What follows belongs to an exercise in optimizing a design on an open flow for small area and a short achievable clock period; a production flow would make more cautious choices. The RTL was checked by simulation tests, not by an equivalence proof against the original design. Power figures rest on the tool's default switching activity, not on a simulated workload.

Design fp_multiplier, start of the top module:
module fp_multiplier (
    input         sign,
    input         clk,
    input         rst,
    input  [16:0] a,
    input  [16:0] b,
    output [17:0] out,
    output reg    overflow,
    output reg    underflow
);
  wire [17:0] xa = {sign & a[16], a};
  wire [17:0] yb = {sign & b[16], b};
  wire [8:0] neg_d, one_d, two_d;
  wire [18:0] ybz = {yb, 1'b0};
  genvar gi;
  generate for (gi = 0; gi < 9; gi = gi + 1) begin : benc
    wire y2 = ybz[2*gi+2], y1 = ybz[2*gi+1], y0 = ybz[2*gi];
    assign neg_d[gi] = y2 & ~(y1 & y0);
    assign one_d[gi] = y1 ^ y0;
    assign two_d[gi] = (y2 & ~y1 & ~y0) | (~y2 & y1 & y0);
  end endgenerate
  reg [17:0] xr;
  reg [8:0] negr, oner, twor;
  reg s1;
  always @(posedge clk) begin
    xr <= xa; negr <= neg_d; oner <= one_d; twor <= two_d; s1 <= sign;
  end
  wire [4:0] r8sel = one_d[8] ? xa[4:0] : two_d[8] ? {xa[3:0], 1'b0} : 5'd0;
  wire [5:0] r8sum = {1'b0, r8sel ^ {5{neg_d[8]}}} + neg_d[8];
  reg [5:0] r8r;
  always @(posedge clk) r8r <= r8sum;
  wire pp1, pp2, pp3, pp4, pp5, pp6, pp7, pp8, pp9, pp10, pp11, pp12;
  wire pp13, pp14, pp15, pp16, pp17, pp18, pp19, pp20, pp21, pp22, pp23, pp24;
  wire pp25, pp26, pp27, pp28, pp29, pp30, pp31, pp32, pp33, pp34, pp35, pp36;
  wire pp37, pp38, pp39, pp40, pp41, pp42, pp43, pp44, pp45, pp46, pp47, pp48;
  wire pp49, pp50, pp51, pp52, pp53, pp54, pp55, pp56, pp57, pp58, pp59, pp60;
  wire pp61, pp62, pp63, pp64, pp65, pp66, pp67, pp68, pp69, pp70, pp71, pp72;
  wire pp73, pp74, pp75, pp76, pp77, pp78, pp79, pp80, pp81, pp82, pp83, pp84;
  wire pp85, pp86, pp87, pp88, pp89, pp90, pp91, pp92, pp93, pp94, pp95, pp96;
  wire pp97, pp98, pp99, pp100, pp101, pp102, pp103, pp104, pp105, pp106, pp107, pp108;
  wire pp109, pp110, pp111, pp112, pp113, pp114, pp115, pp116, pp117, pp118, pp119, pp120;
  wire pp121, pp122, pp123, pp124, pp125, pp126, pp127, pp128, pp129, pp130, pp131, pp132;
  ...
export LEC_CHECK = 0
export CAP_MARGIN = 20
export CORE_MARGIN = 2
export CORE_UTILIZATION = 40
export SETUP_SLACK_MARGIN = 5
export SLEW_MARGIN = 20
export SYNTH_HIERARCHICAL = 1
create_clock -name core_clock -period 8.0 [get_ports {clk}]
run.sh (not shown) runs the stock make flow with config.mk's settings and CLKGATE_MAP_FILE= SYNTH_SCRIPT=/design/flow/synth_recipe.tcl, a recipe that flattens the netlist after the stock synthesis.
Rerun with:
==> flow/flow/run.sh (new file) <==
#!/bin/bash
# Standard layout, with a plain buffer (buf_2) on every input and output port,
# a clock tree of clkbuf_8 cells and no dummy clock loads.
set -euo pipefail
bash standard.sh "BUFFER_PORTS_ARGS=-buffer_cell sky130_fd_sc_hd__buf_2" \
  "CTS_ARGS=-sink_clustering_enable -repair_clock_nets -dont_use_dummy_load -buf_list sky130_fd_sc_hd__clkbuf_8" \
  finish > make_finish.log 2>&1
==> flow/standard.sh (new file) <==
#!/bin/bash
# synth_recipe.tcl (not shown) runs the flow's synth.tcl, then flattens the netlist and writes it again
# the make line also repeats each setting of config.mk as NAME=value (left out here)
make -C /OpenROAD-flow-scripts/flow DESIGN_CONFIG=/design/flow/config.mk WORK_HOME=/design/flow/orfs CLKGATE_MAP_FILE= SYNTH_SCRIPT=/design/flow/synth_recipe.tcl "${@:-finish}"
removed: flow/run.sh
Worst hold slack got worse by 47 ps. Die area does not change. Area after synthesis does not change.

------------

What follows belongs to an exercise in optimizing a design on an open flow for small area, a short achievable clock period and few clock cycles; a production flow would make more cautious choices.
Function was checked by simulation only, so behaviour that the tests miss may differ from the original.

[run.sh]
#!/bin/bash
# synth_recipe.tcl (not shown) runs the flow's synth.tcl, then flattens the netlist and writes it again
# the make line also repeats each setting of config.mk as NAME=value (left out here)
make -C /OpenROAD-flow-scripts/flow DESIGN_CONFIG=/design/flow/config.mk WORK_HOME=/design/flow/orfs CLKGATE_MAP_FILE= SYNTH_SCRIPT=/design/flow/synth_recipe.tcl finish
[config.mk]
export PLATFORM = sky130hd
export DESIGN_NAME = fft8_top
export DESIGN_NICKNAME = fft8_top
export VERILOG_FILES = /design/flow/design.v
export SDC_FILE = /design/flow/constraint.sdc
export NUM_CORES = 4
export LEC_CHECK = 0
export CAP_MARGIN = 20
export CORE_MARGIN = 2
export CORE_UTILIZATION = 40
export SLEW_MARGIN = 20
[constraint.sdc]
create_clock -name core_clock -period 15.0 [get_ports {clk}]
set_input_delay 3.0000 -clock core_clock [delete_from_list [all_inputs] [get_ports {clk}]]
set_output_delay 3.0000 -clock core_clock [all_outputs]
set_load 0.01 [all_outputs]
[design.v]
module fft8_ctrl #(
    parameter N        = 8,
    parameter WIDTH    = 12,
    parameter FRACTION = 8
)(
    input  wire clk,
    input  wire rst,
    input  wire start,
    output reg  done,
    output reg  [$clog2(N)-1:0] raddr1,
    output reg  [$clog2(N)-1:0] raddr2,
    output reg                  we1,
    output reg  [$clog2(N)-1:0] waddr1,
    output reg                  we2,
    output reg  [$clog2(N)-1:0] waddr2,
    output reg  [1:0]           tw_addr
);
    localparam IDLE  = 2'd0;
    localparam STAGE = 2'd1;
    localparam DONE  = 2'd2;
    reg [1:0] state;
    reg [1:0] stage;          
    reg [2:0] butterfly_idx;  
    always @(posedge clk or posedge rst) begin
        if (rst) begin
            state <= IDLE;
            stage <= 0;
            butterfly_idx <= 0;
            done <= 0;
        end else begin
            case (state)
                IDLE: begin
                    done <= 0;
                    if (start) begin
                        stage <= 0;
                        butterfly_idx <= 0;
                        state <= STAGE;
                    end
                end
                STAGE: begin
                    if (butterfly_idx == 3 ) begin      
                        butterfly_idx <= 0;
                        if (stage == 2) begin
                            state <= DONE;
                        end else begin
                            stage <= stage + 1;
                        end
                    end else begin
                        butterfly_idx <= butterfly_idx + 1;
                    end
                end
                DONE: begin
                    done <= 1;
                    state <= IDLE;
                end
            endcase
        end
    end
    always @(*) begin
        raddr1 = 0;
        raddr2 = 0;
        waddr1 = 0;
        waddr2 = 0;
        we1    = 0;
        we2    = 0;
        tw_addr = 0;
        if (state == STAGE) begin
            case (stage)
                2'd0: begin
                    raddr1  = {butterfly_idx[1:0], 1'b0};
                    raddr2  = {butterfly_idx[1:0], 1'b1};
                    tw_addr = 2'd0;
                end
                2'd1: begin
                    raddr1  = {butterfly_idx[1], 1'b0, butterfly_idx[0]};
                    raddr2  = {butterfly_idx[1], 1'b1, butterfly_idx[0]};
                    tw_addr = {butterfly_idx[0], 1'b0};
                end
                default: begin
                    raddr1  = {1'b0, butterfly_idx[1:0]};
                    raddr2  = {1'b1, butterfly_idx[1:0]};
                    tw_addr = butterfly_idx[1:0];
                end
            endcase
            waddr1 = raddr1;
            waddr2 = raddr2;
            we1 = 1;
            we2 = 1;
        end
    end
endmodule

------------

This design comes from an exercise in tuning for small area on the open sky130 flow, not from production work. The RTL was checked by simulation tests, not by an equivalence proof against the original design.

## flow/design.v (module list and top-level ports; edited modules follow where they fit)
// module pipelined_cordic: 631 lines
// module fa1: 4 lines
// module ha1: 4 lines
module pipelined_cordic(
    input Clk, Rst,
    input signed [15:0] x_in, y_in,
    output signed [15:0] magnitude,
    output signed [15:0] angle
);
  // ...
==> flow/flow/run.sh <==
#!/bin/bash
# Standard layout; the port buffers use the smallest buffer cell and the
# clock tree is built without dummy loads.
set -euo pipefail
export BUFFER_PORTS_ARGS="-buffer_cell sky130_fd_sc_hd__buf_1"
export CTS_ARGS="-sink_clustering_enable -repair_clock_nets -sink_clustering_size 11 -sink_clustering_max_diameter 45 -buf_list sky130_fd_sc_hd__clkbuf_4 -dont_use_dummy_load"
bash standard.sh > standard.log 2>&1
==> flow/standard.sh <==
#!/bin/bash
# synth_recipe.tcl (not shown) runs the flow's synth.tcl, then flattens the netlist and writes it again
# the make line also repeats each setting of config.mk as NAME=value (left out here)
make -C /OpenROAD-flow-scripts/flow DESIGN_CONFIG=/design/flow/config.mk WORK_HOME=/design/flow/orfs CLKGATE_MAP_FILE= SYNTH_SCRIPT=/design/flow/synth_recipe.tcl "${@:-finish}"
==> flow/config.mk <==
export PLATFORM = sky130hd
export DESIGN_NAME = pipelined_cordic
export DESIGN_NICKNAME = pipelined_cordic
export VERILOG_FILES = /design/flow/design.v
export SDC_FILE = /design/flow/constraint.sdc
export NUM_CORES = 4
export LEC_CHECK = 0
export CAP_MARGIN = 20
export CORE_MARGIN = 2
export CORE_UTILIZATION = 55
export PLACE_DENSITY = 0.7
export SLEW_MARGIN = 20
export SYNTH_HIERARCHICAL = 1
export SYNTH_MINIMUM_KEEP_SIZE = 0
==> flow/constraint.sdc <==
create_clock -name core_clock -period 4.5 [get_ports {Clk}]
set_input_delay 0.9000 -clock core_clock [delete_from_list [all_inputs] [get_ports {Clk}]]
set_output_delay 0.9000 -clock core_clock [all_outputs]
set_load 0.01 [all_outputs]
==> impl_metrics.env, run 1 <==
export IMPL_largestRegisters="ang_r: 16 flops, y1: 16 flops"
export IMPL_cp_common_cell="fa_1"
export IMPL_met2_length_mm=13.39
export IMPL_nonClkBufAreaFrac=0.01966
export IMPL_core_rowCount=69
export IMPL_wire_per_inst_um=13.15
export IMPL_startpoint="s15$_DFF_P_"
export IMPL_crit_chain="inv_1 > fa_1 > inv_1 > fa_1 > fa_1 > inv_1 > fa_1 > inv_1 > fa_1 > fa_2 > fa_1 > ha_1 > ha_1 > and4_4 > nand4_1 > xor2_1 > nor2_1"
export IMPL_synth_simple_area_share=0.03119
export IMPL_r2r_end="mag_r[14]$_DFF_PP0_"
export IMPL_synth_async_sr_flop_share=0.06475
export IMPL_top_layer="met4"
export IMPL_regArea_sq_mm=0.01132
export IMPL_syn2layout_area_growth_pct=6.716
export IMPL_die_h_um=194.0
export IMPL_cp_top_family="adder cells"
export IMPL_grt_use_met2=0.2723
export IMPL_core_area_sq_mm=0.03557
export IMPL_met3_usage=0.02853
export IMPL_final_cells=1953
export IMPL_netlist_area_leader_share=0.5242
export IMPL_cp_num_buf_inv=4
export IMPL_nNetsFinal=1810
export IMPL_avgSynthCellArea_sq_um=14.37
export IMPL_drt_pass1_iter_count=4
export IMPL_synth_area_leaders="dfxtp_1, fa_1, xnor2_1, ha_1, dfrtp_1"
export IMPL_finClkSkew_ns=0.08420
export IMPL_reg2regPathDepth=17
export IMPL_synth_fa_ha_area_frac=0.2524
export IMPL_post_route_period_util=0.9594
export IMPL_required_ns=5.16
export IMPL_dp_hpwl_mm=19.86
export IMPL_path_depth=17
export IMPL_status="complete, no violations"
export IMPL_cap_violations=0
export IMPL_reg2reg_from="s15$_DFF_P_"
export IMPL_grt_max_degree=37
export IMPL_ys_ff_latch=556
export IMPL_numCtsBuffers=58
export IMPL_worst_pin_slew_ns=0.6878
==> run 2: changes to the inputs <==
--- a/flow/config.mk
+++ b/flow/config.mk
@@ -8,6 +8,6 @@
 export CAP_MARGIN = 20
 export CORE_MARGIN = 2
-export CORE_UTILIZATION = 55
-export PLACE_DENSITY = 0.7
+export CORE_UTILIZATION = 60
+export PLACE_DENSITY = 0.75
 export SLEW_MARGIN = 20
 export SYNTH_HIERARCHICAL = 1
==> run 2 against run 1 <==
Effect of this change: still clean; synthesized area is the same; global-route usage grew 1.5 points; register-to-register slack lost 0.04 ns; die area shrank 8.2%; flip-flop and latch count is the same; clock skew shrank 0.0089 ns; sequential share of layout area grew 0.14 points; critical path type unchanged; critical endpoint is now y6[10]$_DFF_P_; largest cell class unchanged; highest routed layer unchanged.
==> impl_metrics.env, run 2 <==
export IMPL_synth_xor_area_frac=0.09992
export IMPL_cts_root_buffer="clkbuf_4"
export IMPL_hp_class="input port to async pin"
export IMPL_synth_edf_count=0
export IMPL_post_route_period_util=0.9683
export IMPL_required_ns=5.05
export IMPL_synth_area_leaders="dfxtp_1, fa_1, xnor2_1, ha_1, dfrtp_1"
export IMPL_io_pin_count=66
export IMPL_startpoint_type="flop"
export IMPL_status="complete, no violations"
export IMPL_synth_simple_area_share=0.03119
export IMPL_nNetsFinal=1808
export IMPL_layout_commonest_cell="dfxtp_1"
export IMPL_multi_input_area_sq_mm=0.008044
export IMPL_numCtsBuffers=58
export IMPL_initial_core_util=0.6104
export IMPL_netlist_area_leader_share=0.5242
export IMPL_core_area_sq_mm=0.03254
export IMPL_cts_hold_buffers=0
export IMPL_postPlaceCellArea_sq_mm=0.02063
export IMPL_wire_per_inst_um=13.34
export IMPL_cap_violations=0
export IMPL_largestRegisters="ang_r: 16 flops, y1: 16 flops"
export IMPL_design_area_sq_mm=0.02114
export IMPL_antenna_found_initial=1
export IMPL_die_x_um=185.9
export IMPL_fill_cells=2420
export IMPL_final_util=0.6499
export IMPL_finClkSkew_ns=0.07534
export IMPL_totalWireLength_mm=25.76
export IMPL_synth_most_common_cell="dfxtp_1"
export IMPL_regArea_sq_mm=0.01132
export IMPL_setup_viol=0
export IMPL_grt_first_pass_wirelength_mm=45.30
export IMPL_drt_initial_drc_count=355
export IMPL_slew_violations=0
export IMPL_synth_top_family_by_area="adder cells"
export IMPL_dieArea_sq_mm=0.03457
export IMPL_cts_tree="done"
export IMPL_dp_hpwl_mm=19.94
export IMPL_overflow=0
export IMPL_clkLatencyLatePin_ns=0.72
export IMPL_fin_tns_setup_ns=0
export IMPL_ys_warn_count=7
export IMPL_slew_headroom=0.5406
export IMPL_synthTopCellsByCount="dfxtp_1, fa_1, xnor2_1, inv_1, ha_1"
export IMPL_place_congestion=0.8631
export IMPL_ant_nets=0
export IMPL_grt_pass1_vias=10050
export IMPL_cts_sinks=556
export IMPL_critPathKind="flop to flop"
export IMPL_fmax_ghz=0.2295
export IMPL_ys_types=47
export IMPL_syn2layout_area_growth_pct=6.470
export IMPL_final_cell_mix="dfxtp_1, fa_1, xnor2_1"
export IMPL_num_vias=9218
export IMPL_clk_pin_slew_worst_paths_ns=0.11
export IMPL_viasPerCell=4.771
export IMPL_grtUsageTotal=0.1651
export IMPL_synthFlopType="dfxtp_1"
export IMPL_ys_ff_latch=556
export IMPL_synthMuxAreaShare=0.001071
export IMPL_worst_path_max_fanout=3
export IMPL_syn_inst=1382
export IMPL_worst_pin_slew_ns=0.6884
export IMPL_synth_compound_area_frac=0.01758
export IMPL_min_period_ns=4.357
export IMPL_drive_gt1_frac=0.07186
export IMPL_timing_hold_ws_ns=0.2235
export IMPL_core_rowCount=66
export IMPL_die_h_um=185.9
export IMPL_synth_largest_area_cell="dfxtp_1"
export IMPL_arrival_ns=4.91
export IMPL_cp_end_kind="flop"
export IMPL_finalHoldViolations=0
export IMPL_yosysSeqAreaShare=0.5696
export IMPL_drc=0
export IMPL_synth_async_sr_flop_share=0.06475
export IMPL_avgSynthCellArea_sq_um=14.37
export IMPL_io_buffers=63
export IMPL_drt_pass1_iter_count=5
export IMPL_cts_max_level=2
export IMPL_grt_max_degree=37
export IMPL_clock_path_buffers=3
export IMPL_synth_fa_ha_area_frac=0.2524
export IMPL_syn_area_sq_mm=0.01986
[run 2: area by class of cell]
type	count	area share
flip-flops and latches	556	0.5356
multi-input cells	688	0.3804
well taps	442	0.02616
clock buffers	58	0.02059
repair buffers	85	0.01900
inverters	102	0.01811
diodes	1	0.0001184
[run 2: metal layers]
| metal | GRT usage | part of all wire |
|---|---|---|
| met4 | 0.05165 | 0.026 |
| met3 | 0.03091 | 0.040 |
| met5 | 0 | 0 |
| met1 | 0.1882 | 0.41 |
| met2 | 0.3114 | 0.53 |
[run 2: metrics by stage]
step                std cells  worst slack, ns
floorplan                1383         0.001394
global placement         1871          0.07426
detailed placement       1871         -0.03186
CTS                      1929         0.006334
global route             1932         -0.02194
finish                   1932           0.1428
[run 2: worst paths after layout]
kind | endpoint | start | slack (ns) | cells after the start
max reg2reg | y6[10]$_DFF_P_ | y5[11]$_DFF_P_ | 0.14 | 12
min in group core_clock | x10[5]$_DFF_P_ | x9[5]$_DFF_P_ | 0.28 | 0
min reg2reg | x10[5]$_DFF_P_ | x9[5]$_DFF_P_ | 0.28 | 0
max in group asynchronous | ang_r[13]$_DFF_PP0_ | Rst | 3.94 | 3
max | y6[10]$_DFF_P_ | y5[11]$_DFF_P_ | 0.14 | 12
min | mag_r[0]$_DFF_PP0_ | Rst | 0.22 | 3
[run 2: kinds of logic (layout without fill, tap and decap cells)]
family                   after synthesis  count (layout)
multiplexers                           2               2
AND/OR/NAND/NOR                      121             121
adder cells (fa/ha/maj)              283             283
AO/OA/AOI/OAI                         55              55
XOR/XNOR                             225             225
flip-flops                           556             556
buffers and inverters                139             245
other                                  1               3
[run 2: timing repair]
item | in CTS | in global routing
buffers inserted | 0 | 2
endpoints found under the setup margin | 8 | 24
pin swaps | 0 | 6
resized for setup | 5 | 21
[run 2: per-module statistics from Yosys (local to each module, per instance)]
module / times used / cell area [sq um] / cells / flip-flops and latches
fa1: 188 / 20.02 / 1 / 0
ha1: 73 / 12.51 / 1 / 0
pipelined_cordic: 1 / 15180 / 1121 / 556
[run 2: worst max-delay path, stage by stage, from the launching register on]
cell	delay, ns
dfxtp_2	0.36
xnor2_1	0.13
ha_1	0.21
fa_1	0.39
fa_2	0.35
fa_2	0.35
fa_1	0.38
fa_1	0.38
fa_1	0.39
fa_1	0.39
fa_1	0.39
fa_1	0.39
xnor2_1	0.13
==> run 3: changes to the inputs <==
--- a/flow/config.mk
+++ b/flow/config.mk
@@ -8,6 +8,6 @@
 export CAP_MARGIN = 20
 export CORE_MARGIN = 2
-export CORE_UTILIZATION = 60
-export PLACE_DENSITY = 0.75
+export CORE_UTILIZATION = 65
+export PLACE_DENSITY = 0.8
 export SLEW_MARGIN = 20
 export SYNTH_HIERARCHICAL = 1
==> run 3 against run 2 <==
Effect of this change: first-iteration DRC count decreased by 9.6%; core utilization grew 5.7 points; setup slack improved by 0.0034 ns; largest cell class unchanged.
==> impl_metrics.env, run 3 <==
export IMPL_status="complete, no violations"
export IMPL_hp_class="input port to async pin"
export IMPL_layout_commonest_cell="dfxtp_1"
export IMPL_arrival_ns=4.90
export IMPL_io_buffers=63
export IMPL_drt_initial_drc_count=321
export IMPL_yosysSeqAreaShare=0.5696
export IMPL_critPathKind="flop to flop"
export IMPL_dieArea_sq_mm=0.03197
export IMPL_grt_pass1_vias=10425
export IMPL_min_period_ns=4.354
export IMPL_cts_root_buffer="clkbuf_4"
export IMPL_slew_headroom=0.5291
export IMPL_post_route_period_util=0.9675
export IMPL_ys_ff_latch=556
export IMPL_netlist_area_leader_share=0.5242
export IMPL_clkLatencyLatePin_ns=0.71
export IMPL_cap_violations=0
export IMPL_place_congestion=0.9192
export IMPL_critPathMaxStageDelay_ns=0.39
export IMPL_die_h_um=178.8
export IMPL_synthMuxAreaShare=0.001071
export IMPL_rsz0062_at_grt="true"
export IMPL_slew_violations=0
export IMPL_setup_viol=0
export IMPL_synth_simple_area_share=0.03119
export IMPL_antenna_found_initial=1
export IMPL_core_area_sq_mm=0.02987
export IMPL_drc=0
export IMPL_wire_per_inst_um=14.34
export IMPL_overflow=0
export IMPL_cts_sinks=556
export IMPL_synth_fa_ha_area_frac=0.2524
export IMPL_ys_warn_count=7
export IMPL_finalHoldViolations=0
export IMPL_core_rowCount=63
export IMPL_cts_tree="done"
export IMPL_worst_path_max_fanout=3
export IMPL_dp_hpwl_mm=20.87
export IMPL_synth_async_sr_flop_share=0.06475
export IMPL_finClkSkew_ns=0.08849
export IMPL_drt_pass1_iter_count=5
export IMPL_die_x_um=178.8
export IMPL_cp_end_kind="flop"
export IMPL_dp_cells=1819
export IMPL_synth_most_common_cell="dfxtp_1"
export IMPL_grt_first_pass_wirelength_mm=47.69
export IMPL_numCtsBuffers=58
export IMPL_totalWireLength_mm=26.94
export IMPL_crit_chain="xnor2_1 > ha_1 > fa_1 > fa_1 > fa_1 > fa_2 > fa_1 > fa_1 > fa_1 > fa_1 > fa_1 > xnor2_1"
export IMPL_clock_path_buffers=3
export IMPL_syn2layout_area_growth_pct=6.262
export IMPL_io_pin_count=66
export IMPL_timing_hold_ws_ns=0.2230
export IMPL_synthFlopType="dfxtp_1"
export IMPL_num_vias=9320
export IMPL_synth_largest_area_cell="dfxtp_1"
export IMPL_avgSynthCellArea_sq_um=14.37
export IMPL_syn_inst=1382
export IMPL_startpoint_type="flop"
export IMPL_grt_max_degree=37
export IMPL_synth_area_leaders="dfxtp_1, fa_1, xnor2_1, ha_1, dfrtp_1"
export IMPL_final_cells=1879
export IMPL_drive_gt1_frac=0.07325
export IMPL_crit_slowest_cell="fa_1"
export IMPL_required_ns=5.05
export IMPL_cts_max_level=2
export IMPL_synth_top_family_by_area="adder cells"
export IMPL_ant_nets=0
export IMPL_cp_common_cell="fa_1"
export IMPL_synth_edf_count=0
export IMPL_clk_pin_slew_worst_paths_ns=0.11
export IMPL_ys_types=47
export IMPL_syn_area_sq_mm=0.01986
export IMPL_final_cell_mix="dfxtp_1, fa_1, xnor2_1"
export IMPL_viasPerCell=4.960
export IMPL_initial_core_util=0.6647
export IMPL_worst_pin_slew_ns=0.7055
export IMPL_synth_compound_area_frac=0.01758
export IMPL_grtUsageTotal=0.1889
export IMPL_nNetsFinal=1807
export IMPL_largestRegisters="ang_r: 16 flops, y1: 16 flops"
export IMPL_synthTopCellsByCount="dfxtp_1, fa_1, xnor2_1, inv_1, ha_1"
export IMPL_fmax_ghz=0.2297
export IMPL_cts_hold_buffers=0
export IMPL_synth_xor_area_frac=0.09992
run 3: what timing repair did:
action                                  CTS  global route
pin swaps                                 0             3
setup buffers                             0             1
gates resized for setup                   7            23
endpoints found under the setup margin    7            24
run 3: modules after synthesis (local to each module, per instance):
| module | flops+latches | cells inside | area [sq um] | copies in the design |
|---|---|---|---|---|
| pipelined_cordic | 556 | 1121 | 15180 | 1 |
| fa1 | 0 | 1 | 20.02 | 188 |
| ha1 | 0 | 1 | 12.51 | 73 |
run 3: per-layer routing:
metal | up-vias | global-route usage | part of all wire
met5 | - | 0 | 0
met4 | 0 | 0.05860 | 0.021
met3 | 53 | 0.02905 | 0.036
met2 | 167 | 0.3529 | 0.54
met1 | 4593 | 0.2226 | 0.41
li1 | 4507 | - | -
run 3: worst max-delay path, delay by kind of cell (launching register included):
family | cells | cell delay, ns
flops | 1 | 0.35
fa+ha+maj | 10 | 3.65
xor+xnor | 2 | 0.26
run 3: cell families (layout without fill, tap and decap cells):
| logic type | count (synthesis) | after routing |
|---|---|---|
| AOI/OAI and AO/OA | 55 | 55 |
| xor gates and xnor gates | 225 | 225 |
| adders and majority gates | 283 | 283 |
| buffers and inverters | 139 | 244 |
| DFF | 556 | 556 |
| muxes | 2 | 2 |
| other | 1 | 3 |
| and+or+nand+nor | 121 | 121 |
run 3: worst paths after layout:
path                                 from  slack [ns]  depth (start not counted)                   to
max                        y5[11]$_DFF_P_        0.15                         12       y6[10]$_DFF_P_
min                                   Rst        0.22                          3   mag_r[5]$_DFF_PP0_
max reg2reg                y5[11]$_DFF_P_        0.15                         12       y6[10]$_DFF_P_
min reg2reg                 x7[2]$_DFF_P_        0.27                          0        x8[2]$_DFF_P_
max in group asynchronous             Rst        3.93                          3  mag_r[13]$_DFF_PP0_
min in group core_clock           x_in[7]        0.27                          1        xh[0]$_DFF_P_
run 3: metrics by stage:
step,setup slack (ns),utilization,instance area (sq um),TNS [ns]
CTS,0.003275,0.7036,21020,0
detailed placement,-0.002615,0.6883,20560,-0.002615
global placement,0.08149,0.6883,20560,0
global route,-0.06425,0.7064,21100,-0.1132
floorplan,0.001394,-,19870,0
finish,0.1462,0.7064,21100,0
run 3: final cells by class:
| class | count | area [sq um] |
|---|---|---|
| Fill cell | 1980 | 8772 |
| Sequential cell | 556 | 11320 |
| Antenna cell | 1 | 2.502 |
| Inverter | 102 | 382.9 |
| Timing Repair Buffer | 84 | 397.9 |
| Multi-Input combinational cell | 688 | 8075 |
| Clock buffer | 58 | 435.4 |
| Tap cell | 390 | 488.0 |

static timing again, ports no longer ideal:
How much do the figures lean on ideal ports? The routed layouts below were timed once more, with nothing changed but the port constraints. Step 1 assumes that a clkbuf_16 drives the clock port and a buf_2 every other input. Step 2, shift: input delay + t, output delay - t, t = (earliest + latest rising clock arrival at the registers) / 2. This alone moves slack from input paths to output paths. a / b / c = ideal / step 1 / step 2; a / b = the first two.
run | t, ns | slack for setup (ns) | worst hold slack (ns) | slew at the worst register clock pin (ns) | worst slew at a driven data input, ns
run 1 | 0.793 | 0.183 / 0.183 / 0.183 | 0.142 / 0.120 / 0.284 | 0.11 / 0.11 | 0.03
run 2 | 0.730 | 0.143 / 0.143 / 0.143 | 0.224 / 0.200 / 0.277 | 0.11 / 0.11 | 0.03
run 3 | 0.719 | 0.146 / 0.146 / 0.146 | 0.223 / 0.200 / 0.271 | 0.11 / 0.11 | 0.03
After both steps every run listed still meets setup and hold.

------------

**What to work on:**
Filter the entries down to the lines with the word "latches" in them.

**Result of the exercise:**
flip-flops and latches	556	0.5356
module / times used / cell area [sq um] / cells / flip-flops and latches
| module | flops+latches | cells inside | area [sq um] | copies in the design |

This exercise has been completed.